Medicinal plants -- Early works to 1800.
Botany -- Pre-Linnean works.
Cite this Item
"A nievve herball, or historie of plantes wherin is contayned the vvhole discourse and perfect description of all sortes of herbes and plantes: their diuers [and] sundry kindes: their straunge figures, fashions, and shapes: their names, natures, operations, and vertues: and that not onely of those whiche are here growyng in this our countrie of Englande, but of all others also of forrayne realmes, commonly vsed in physicke. First set foorth in the Doutche or Almaigne tongue, by that learned D. Rembert Dodoens, physition to the Emperour: and nowe first translated out of French into English, by Henry Lyte Esquyer." In the digital collection Early English Books Online 2. https://name.umdl.umich.edu/A20579.0001.001. University of Michigan Library Digital Collections.

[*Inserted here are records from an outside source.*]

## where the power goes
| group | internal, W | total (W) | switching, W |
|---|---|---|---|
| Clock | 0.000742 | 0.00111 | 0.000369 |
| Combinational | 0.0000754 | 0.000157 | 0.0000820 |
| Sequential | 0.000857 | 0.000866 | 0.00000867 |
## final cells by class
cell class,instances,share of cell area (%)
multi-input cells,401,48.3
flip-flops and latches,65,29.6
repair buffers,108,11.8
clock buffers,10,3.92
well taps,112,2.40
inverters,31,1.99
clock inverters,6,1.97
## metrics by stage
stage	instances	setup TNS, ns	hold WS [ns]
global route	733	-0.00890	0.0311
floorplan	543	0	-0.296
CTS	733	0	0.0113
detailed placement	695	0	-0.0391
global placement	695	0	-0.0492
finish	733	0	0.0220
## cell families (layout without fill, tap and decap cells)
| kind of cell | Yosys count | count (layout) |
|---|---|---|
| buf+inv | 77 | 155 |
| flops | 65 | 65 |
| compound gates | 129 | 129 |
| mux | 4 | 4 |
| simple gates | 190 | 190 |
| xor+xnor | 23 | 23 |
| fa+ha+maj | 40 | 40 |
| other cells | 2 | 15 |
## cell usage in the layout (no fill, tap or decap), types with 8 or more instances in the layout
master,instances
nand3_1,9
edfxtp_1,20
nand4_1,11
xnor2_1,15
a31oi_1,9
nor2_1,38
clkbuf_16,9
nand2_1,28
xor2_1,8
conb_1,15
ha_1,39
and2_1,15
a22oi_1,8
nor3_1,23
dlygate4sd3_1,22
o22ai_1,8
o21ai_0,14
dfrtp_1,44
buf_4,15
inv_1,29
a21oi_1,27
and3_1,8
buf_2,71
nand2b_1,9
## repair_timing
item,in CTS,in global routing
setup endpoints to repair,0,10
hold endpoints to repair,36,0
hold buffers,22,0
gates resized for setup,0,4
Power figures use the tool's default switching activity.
$ cat src/rtl/ifu_prefetch_queue.sv
// ifu_prefetch_queue: sequential instruction prefetcher on an AXI AR/R channel.
// Keeps up to MAX_OUT reads in flight and buffers returned instructions in a
// DEPTH-entry FIFO. A redirect flushes the FIFO. Responses that are still in
// flight are counted and then discarded, so the bus never has to stall.
// Optional feature macro: IFU_PREFETCH_PERF_EN adds saturating perf counters.
module ifu_prefetch_queue #(
  parameter int                ADDR_W   = 64,
  parameter int                DATA_W   = 64,
  parameter int                DEPTH    = 4,
  parameter int                MAX_OUT  = 2,
  parameter logic [ADDR_W-1:0] RESET_PC = ADDR_W'(64'h8000_0000)
) (
  input  logic              clk,
  input  logic              rst,
  input  logic              redirect_vld,
  input  logic [ADDR_W-1:0] redirect_pc,
  output logic              out_vld,
  input  logic              out_rdy,
  output logic [ADDR_W-1:0] out_pc,
  output logic [31:0]       out_inst,
  output logic [ADDR_W-1:0] axi_AR_ADDR,
  output logic              axi_AR_VALID,
  input  logic              axi_AR_READY,
  input  logic [DATA_W-1:0] axi_R_DATA,
  input  logic              axi_R_VALID,
  output logic              axi_R_READY
`ifdef IFU_PREFETCH_PERF_EN
  ,
  output logic [31:0]       perf_fetch_cnt,
  output logic [31:0]       perf_drop_cnt,
  output logic [31:0]       perf_stall_cnt
`endif
);

  localparam int PW = $clog2(DEPTH);
  localparam int CW = $clog2(DEPTH + 1);
  localparam int IW = $clog2(MAX_OUT + 1);
  localparam int SW = CW + IW;

  logic [ADDR_W-1:0] r_fetch_pc, r_resp_pc, r_redir_pc;
  logic              r_redir_pend;
  logic [IW-1:0]     r_inflight, r_drop_cnt;
  logic [CW-1:0]     r_count;
  logic [PW-1:0]     r_wptr, r_rptr;
  logic [ADDR_W-1:0] r_pc_q   [DEPTH];
  logic [31:0]       r_inst_q [DEPTH];

  logic [SW-1:0]     w_sum;
  logic              w_credit, w_ar_fire, w_ar_stall, w_r_fire, w_keep, w_pop;
  logic [IW-1:0]     w_inflight_nxt, w_drop_nxt;
  logic [ADDR_W-1:0] w_redir_pc;
  logic [31:0]       w_inst;
  logic              w_unused_redir_lsb;

  // Issue only when every outstanding response is guaranteed a FIFO slot.
  // That credit cannot shrink while a request waits, so AR_VALID stays stable.
  assign w_sum        = SW'(r_inflight) + SW'(r_count);
  assign w_credit     = (w_sum < SW'(DEPTH)) && (r_inflight < IW'(MAX_OUT));
  assign axi_AR_VALID = w_credit && !rst;
  assign axi_AR_ADDR  = r_fetch_pc;
  assign axi_R_READY  = 1'b1;

  assign w_ar_fire  = axi_AR_VALID && axi_AR_READY;
  assign w_ar_stall = axi_AR_VALID && !axi_AR_READY;
  assign w_r_fire   = axi_R_VALID;
  assign w_keep     = w_r_fire && (r_drop_cnt == '0) && !redirect_vld;
  assign w_pop      = out_vld && out_rdy && !redirect_vld;
  assign w_redir_pc = {redirect_pc[ADDR_W-1:2], 2'b00};
  assign w_unused_redir_lsb = ^redirect_pc[1:0];

  // Stale responses still owed after a redirect: inflight once this cycle's
  // fires settle, plus a stuck request that must still go out unchanged
  assign w_drop_nxt = w_inflight_nxt + IW'(w_ar_stall);

  // Next in-flight count from this cycle's AR and R handshakes
  always_comb begin
    w_inflight_nxt = r_inflight;
    if (w_ar_fire && !w_r_fire)      w_inflight_nxt = r_inflight + IW'(1);
    else if (!w_ar_fire && w_r_fire) w_inflight_nxt = r_inflight - IW'(1);
  end

  // Pick the 32-bit instruction word from the bus beat using the response PC
  generate
    if (DATA_W == 64) begin : g_sel64
      assign w_inst = r_resp_pc[2] ? axi_R_DATA[63:32] : axi_R_DATA[31:0];
    end else begin : g_sel32
      assign w_inst = axi_R_DATA[31:0];
    end
  endgenerate

  assign out_vld  = (r_count != '0);
  assign out_pc   = r_pc_q[r_rptr];
  assign out_inst = r_inst_q[r_rptr];

  // Fetch/response PCs, credit counters, redirect handling and FIFO pointers
  always_ff @(posedge clk) begin
    if (rst) begin
      r_fetch_pc   <= RESET_PC;
      r_resp_pc    <= RESET_PC;
      r_redir_pc   <= RESET_PC;
      r_redir_pend <= 1'b0;
      r_inflight   <= '0;
      r_drop_cnt   <= '0;
      r_count      <= '0;
      r_wptr       <= '0;
      r_rptr       <= '0;
    end else begin
      r_inflight <= w_inflight_nxt;
      if (redirect_vld) begin
        r_count    <= '0;
        r_wptr     <= '0;
        r_rptr     <= '0;
        r_resp_pc  <= w_redir_pc;
        r_drop_cnt <= w_drop_nxt;
        r_redir_pc <= w_redir_pc;
        // A stuck request keeps its address; the target is applied once it fires
        if (w_ar_stall) begin
          r_redir_pend <= 1'b1;
        end else begin
          r_redir_pend <= 1'b0;
          r_fetch_pc   <= w_redir_pc;
        end
      end else begin
        if (w_ar_fire) begin
          r_fetch_pc   <= r_redir_pend ? r_redir_pc : r_fetch_pc + ADDR_W'(4);
          r_redir_pend <= 1'b0;
        end
        if (w_r_fire) begin
          if (r_drop_cnt != '0) r_drop_cnt <= r_drop_cnt - IW'(1);
          else                  r_resp_pc  <= r_resp_pc + ADDR_W'(4);
        end
        if (w_keep) r_wptr <= r_wptr + PW'(1);
        if (w_pop)  r_rptr <= r_rptr + PW'(1);
        if (w_keep && !w_pop)      r_count <= r_count + CW'(1);
        else if (!w_keep && w_pop) r_count <= r_count - CW'(1);
      end
    end
  end

  // FIFO payload storage; occupancy is tracked by the pointers above
  always_ff @(posedge clk) begin
    if (w_keep) begin
      r_pc_q[r_wptr]   <= r_resp_pc;
      r_inst_q[r_wptr] <= w_inst;
    end
  end

`ifdef IFU_PREFETCH_PERF_EN
  logic [31:0] r_perf_fetch, r_perf_drop, r_perf_stall;

  // Saturating event counters: kept responses, dropped responses, decode stalls
  always_ff @(posedge clk) begin
    if (rst) begin
      r_perf_fetch <= '0;
      r_perf_drop  <= '0;
      r_perf_stall <= '0;
    end else begin
      if (w_keep && (r_perf_fetch != '1)) r_perf_fetch <= r_perf_fetch + 32'd1;
      if (w_r_fire && !w_keep && (r_perf_drop != '1)) r_perf_drop <= r_perf_drop + 32'd1;
      if (out_vld && !out_rdy && (r_perf_stall != '1)) r_perf_stall <= r_perf_stall + 32'd1;
    end
  end

  assign perf_fetch_cnt = r_perf_fetch;
  assign perf_drop_cnt  = r_perf_drop;
  assign perf_stall_cnt = r_perf_stall;
`endif

endmodule
### config.mk
export PLATFORM = sky130hd
export DESIGN_NAME = pong_match_ctrl_flat
export DESIGN_NICKNAME = d
export VERILOG_FILES = /design/src/rtl/pong_match_ctrl_if.sv /design/src/rtl/pong_match_ctrl.sv /design/src/flat_wrapper.sv
export SDC_FILE = /design/constraint.sdc
export NUM_CORES = 1
export LEC_CHECK = 0
export CAP_MARGIN = 20
export CORE_MARGIN = 2
export CORE_UTILIZATION = 58
export DETAILED_ROUTE_END_ITERATION = 8
export PLACE_DENSITY = 0.83
export SLEW_MARGIN = 20
export SYNTH_ARGS = -nofsm -noshare
export SYNTH_HDL_FRONTEND = slang
export SYNTH_SLANG_ARGS = --single-unit
### constraint.sdc
create_clock -name in_clock -period 2.99 [get_ports in_clock]
set_input_delay 0.4485 -clock in_clock [delete_from_list [all_inputs] [get_ports in_clock]]
set_output_delay 0.4485 -clock in_clock [all_outputs]
set_load 0.02 [all_outputs]
### src/rtl/pong_match_ctrl_if.sv
// pong_match_ctrl_if: buttons, frame strobe and ball-engine flags in, ball-engine controls and HUD out
interface pong_match_ctrl_if;
  logic       in_ani_stb;
  logic       in_start_btn;
  logic       in_pause_btn;
  logic       in_left_score;
  logic       in_right_score;
  logic       out_ball_start;
  logic       out_ball_reset;
  logic       out_animate;
  logic [3:0] out_left_points;
  logic [3:0] out_right_points;
  logic [1:0] out_winner;
  logic [2:0] out_state;
  modport master (
    output in_ani_stb, in_start_btn, in_pause_btn, in_left_score, in_right_score,
    input  out_ball_start, out_ball_reset, out_animate, out_left_points,
           out_right_points, out_winner, out_state
  );
  modport slave (
    input  in_ani_stb, in_start_btn, in_pause_btn, in_left_score, in_right_score,
    output out_ball_start, out_ball_reset, out_animate, out_left_points,
           out_right_points, out_winner, out_state
  );
endinterface

### src/rtl/pong_match_ctrl.sv
// pong_match_ctrl: serve/play/pause/point/gameover sequencer driving the ball engine and keeping score
module pong_match_ctrl #(
  parameter int SERVE_FRAMES = 60,
  parameter int POINT_FRAMES = 90,
  parameter int WIN_POINTS   = 5
) (
  input logic in_clock,
  input logic in_reset_n,
  pong_match_ctrl_if.slave b
);
  typedef enum logic [2:0] {IDLE, SERVE, PLAY, PAUSED, POINT, GAMEOVER} state_t;
  state_t state;
  logic [3:0] prev, edg;
  logic [7:0] cnt;
  logic first, se, pe, le, re, tick, last, win_l, win_r;
  assign {se, pe, le, re} = edg;
  // strobes in the first cycle of a timed state never count
  assign tick = !first && b.in_ani_stb;
  assign last = tick && cnt == 8'd1;
  assign win_l = b.out_left_points == 4'(WIN_POINTS);
  assign win_r = b.out_right_points == 4'(WIN_POINTS);
  assign b.out_state = state;
  always_ff @(posedge in_clock or negedge in_reset_n)
    if (!in_reset_n) begin
      state <= IDLE;
      prev <= '0;
      edg <= '0;
      cnt <= '0;
      first <= 1'b0;
      b.out_ball_start <= 1'b0;
      b.out_ball_reset <= 1'b0;
      b.out_animate <= 1'b0;
      b.out_left_points <= '0;
      b.out_right_points <= '0;
      b.out_winner <= '0;
    end else begin
      prev <= {b.in_start_btn, b.in_pause_btn, b.in_left_score, b.in_right_score};
      edg <= {b.in_start_btn, b.in_pause_btn, b.in_left_score, b.in_right_score} & ~prev;
      b.out_ball_start <= 1'b0;
      b.out_ball_reset <= 1'b0;
      first <= 1'b0;
      case (state)
        IDLE: if (se) begin
          state <= SERVE;
          cnt <= 8'(SERVE_FRAMES);
          first <= 1'b1;
          b.out_ball_start <= 1'b1;
          b.out_ball_reset <= 1'b1;
        end
        SERVE: begin
          if (tick) cnt <= cnt - 8'd1;
          if (last) begin
            state <= PLAY;
            b.out_animate <= 1'b1;
          end
        end
        PLAY:
          if (le || re) begin
            state <= POINT;
            cnt <= 8'(POINT_FRAMES);
            first <= 1'b1;
            b.out_animate <= 1'b0;
            if (le && !re) b.out_left_points <= b.out_left_points + 4'd1;
            if (re && !le) b.out_right_points <= b.out_right_points + 4'd1;
          end else if (pe) begin
            state <= PAUSED;
            b.out_animate <= 1'b0;
          end
        PAUSED: if (pe) begin
          state <= PLAY;
          b.out_animate <= 1'b1;
        end
        POINT: begin
          if (tick) cnt <= cnt - 8'd1;
          if (last && (win_l || win_r)) begin
            state <= GAMEOVER;
            b.out_winner <= win_l ? 2'b01 : 2'b10;
          end else if (last) begin
            state <= SERVE;
            cnt <= 8'(SERVE_FRAMES);
            first <= 1'b1;
            b.out_ball_start <= 1'b1;
          end
        end
        GAMEOVER: if (se) begin
          state <= SERVE;
          cnt <= 8'(SERVE_FRAMES);
          first <= 1'b1;
          b.out_ball_start <= 1'b1;
          b.out_ball_reset <= 1'b1;
          b.out_left_points <= '0;
          b.out_right_points <= '0;
          b.out_winner <= '0;
        end
        default: begin
          state <= IDLE;
          b.out_animate <= 1'b0;
        end
      endcase
    end
endmodule

### src/flat_wrapper.sv
// flat-port wrapper written by rule: the top's interface ports become plain ports
module pong_match_ctrl_flat 
#(
  parameter int SERVE_FRAMES = 60,
  parameter int POINT_FRAMES = 90,
  parameter int WIN_POINTS   = 5
)
  (in_clock, in_reset_n, b_in_ani_stb, b_in_start_btn, b_in_pause_btn, b_in_left_score, b_in_right_score, b_out_ball_start, b_out_ball_reset, b_out_animate, b_out_left_points, b_out_right_points, b_out_winner, b_out_state);
  pong_match_ctrl_if b_i ();
  input logic in_clock;
  input logic in_reset_n;
  input wire logic [$bits(b_i.in_ani_stb)-1:0] b_in_ani_stb;
  input wire logic [$bits(b_i.in_start_btn)-1:0] b_in_start_btn;
  input wire logic [$bits(b_i.in_pause_btn)-1:0] b_in_pause_btn;
  input wire logic [$bits(b_i.in_left_score)-1:0] b_in_left_score;
  input wire logic [$bits(b_i.in_right_score)-1:0] b_in_right_score;
  output wire logic [$bits(b_i.out_ball_start)-1:0] b_out_ball_start;
  output wire logic [$bits(b_i.out_ball_reset)-1:0] b_out_ball_reset;
  output wire logic [$bits(b_i.out_animate)-1:0] b_out_animate;
  output wire logic [$bits(b_i.out_left_points)-1:0] b_out_left_points;
  output wire logic [$bits(b_i.out_right_points)-1:0] b_out_right_points;
  output wire logic [$bits(b_i.out_winner)-1:0] b_out_winner;
  output wire logic [$bits(b_i.out_state)-1:0] b_out_state;
  assign b_i.in_ani_stb = b_in_ani_stb;
  assign b_i.in_start_btn = b_in_start_btn;
  assign b_i.in_pause_btn = b_in_pause_btn;
  assign b_i.in_left_score = b_in_left_score;
  assign b_i.in_right_score = b_in_right_score;
  assign b_out_ball_start = b_i.out_ball_start;
  assign b_out_ball_reset = b_i.out_ball_reset;
  assign b_out_animate = b_i.out_animate;
  assign b_out_left_points = b_i.out_left_points;
  assign b_out_right_points = b_i.out_right_points;
  assign b_out_winner = b_i.out_winner;
  assign b_out_state = b_i.out_state;
  pong_match_ctrl #(.SERVE_FRAMES(SERVE_FRAMES), .POINT_FRAMES(POINT_FRAMES), .WIN_POINTS(WIN_POINTS)) u_core (.in_clock(in_clock), .in_reset_n(in_reset_n), .b(b_i));
endmodule
[Word-level counts from Yosys, hierarchy flattened]
Index checks and enable logic that the tools add are counted.
Widths: inputs -> output; s select.
Storage, ports and cells
  input port bits: 7
  word-level logic and storage cells: 94
  flip-flop bits (word level): 33
  output and inout port bits: 16
Operators by class
  mux-type cells: 37
  reductions and logical operators: 22
  add/subtract/negate cells: 3
  bitwise operators: 3
  eq/ne operators: 18
Operator list (count)
  $mux 8: 5
  $pmux 8 s4: 1
  $mux 3: 7
  $mux 4: 5
  $ne 2x1->1 const B: 8
  $pmux 4 s2: 2
  $pmux 3 s5: 1
  $reduce_and 4->1: 3
  $mux 1: 9
  $add 4x1->4 const B: 2
  $eq 4x3->1 const B: 2
  $eq 8x1->1 const B: 1
  $sub 8x1->8 const B: 1
  $eq 3x2->1 const B: 2
  $eq 3x3->1 const B: 2
  $mux 2: 3
  $ne 3x1->1 const B: 2
  $reduce_and 3->1: 2
  $logic_and 1x1->1: 5
  $reduce_and 5->1: 1
  $and 4x4->4: 1
  $not 4->4: 1
  $pmux 1 s4: 1
  $pmux 2 s2: 1
  other kinds (11): 15

[Logic depth before layout (Yosys ltp)]
  word-level depth: 6
  depth in mapped cells: 7
  gate-level depth less buffers: 7

[Worst setup path after synthesis]
OpenSTA, ideal clock, no wires.
  path kind: reg-to-reg
  start point: register u_core.state[2], in the netlist u_core.b.out_state[2]
  end point: register u_core.cnt[6]
  arrival: 1.737 ns
  data required time: 2.866 ns
  period minus slack after synthesis: 1.861 ns
  buffers on the path: 1
  library setup time: 0.124 ns
  path slack: 1.129 ns
  cell stages (with the launch flop): 7
  cell sequence: dfrtp_1 > or4_1 > and4b_1 > buf_6 > nand4_1 > a21oi_1 > a211o_1
On the way
  cells in the longest elaborated chain, start to end: 4
  elaborated cells between the ends (all ways): 11
  classes of those cells: 6 x eq/ne; 1 x mux; 4 x reduce/logical
Ends and longest elaborated chain
  from (decl): line pong_match_ctrl.sv:12  | state_t state;
  from (signal assigned): line pong_match_ctrl.sv:25  | state <= IDLE;
  from (signal assigned): line pong_match_ctrl.sv:44  | state <= SERVE;
  from (signal assigned): line pong_match_ctrl.sv:53  | state <= PLAY;
  $eq 3x3->1 or $logic_not 3->1 (tied branches): line pong_match_ctrl.sv:42  | case (state)
  $reduce_or 2->1 (no source line)
  $ne 2x1->1 (no source line) or $reduce_bool 4->1 (tied branches)
  $reduce_and 3->1 (no source line)
  to (signal assigned): line pong_match_ctrl.sv:45  | cnt <= 8'(SERVE_FRAMES);
  to (signal assigned): line pong_match_ctrl.sv:51  | if (tick) cnt <= cnt - 8'd1;
  to (signal assigned): line pong_match_ctrl.sv:60  | cnt <= 8'(POINT_FRAMES);
  to (decl): line pong_match_ctrl.sv:14  | logic [7:0] cnt;
Parallel ways exist; a longest one is shown, timed or not.
A chain may end at the register's enable or synchronous reset.

[Final worst setup path]
  start point: register u_core.state[0], in the netlist u_core.b.out_state[0]
  end point: output b_out_state[0]
RTL lines
  to (decl): line flat_wrapper.sv:23  | output wire logic [$bits(b_i.out_state)-1:0] b_out_state;
No word-level cell between the ends.

==> flow_metrics.tcl <==
set metrics [dict create \
    cp-start-kind "flop" \
    synth.area.top_cells "dfrtp_1, ha_1, nor2_1" \
    grt_usage_pct 22.8 \
    die_h_um 59.3 \
    cts_tree "yes" \
    antenna_found_initial 0 \
    grt_overflow_total 0 \
    yosys-top-cells-count "dfrtp_1, nor2_1, nand2_1, o21ai_0, nand3_1" \
    grt_max_degree 34 \
    cpLargestDelayFamily "flip-flops" \
    worstPathCellList "clkdlybuf4s50_1" \
    fmax_ghz 0.448 \
    floorplan.initialDensity_pct 59.7 \
    rows 20 \
    fin_cells 242 \
    async_flop_share_pct 100 \
    postCtsHoldBufs 0 \
    wirelength_um 3650 \
    h-tree-depth 2 \
    cts_resized 0 \
    synth_edf_count 0 \
    maxCapViolCount 0 \
    clk_pin_slew_ns 0.10 \
    gp_congestion 0.894 \
    worstPathArrival_ns 1.78 \
    dp_hpwl_um 2660 \
    syn_inst 184 \
    first_global_vias 1327 \
    max_slew_margin_pct 59.6 \
    dieArea_sq_um 3520 \
    syn2layout_area_growth_pct 16.4 \
    cp.buffers_inverters 1 \
    netlist.area_leader.share_pct 46.5 \
    critPathRequiredTime_ns 2.54 \
    io_pins 23 \
    io_buffer_count 22 \
    slowest_delay_ns 0.74 \
    core_sq_um 2980 \
    syn_area_per_cell_sq_um 9.66 \
    slowest_stage "dfrtp_1" \
    avgViaCountPerCell 6.14 \
    postCtsSetupRepairBufs 0 \
    dp.cells 234 \
    wl_per_cell_um 15.1 \
    cts_buffers 5 \
    fin_skew_ns 0.0159 \
    synth_top_cell_by_area "dfrtp_1" \
    antenna_cells 0 \
    hold_viol 0 \
    first_pass_iters 4 \
    drive_gt1_share_pct 7.18 \
    yosysMostFrequentCell "dfrtp_1" \
    clk_latency_ns 0.34 \
    syn_nets 197 \
    seq_area_frac_synth_pct 46.5 \
    route.detailed.drc 0 \
    syn_area_sq_um 1780 \
    clock_sinks 33 \
    ys_warn_count 0 \
    power_density_nw_per_um2 880 \
    ir_worst_vdd_v 0.000538 \
    grt_pass1_wl_um 5870 \
    post-route-period-util_pct 74.6 \
    worst_slew_pin_slew_ns 0.606 \
    nNetsFinal 221 \
    ys_types 47 \
    grt_setup_unrepaired "false" \
    synth-seq-cells 33 \
    fin_tns_setup_ns 0 \
    leakage_nw 0.884 \
    layout_min_cycle_time_ns 2.23 \
    hold_class "flop to flop" \
    cp-end-kind "output pin" \
    synth_top_flop_cell "dfrtp_1" \
    drt_iter0_markers 97 \
    cp_max_fo 22 \
    cts_root_buffer "clkbuf_4" \
    dieWidth_um 59.3 \
    drv_slew 0 \
    status "completed" \
    crit_type "flop to output pin" \
    vias 1487 \
    setup_viol 0 \
    cts_buffer_depth 2 \
    final_antenna_net_count 0 \
]
## cells in the final DEF (no fill, tap or decap), types with 2 or more instances in the layout
cell type	Yosys	layout
xor2_1	4	4
clkinv_2	0	2
o22ai_1	2	2
nand4_1	3	3
inv_1	6	6
o21a_1	2	2
nand3b_1	6	6
mux2i_1	2	2
or4_1	2	2
o21bai_1	2	2
o21ai_1	4	4
clkdlybuf4s50_1	0	22
or3b_1	3	3
clkbuf_4	0	5
nand2_1	14	14
nor3b_1	3	3
nand4b_1	2	2
o31ai_1	5	5
dfrtp_1	33	33
xnor2_1	2	2
and3_1	2	2
nor2_1	19	19
o21ai_0	10	10
nor2b_1	7	7
a21oi_1	7	7
ha_1	6	6
nand2b_1	4	4
nand3_1	9	9
## worst reg2reg max path, delay by kind of cell (launching register included)
family / cells / cell delay, ns
AND/OR/NAND/NOR: 3 / 1.06
flip-flops: 1 / 0.61
AO/OA/AOI/OAI: 2 / 0.30
## power breakdown
part	total (mW)	internal, mW	leakage [nW]	switching [mW]
Combinational	0.817	0.376	0.432	0.442
Sequential	0.762	0.567	0.421	0.195
Clock	0.240	0.0885	0.0310	0.151
Total	1.82	1.03	0.884	0.788
## worst paths after layout
| check | start | to | slack (ns) | cells past startpoint |
|---|---|---|---|---|
| setup / recovery | u_core.b.out_state[0]$_DFFE_PN0P_ | b_out_state[0] | 0.76 | 1 |
| hold / removal | u_core.prev[1]$_DFF_PN0_ | u_core.edg[1]$_DFF_PN0_ | 0.40 | 1 |
| setup reg to reg | u_core.b.out_state[0]$_DFFE_PN0P_ | u_core.cnt[6]$_DFFE_PN0P_ | 0.91 | 5 |
| hold reg to reg | u_core.prev[1]$_DFF_PN0_ | u_core.edg[1]$_DFF_PN0_ | 0.40 | 1 |
| max in group asynchronous | in_reset_n | u_core.edg[3]$_DFF_PN0_ | 2.18 | 2 |
| min in group asynchronous | in_reset_n | u_core.b.out_state[2]$_DFFE_PN0P_ | 0.51 | 2 |
## routing by layer
layer,vias up,GRT usage [%],share of wire (%)
li1,712,-,-
met1,714,29.5,43
met2,54,36.1,50
met3,7,6.77,5.3
met4,0,8.77,1.7
met5,-,0,0
## cell type report
class	instances	area, sq um
timing repair buffer	23	228
clock inverter	3	17.5
clock buffer	5	37.5
inverter	6	22.5
fill	246	910
multi-input combinational	139	896
tap	33	41.3
sequential	33	826
## cells by family after synthesis
group | synth area share [%]
flip-flops | 46.5
AND/OR/NAND/NOR | 27.8
AO/OA/AOI/OAI | 14.3
XOR/XNOR | 2.96
adder cells (fa/ha/maj) | 4.23
multiplexers | 1.13
buffers and inverters | 3.10
## registers in the layout (all words and copies together) (netlist names)
signal / flops
u_core.b.out_animate: 1
u_core.b.out_ball_reset: 1
u_core.b.out_ball_start: 1
u_core.b.out_left_points: 4
u_core.b.out_right_points: 4
u_core.b.out_state: 3
u_core.b.out_winner: 2
u_core.cnt: 8
u_core.edg: 4
u_core.first: 1
u_core.prev: 4
## through the flow
| stage | power [mW] | hold WS [ns] | util [%] | worst slack [ns] | area, sq um |
|---|---|---|---|---|---|
| global placement | 1.54 | 0.383 | 67.6 | 0.706 | 2010 |
| detailed placement | 1.58 | 0.390 | 67.6 | 0.663 | 2010 |
| floorplan | 1.33 | 0.153 | - | 1.13 | 1780 |
| finish | 1.82 | 0.400 | 69.5 | 0.759 | 2070 |
| CTS | 1.83 | 0.404 | 69.5 | 0.742 | 2070 |
| global route | 1.96 | 0.413 | 69.5 | 0.641 | 2070 |
(Power assumes the default switching activity.)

Accessed May 8, 2024.

Pages

❀ The Description.

[ 1] THE great sowen Beane hath a square stalke, vpright, and hollowe. The leaues growe vpon short stemmes standing vpon both sides of the stalkes one against another, and are long & thicke. The flowers grow vpon the sides of the stalke, and are white with a great blacke spot in them and somtimes a browne. After which flowers there come vp long coddes, great and round, soft within, & frised, or cottonlike. In the sayd coddes the beanes are inclosed, of colour most commonly white, sometimes redde or browne, in fashion flat, almost lyke to the nayle of a mans finger or toe.

[ 2] The lesser beane that is vsed to be sowen, is like to the aforesayd, in stalkes, leaues, flowers, and woolly coddes, sauing that in all pointes it is lesser. The fruite also is nothing so flat, but rounder and smaller.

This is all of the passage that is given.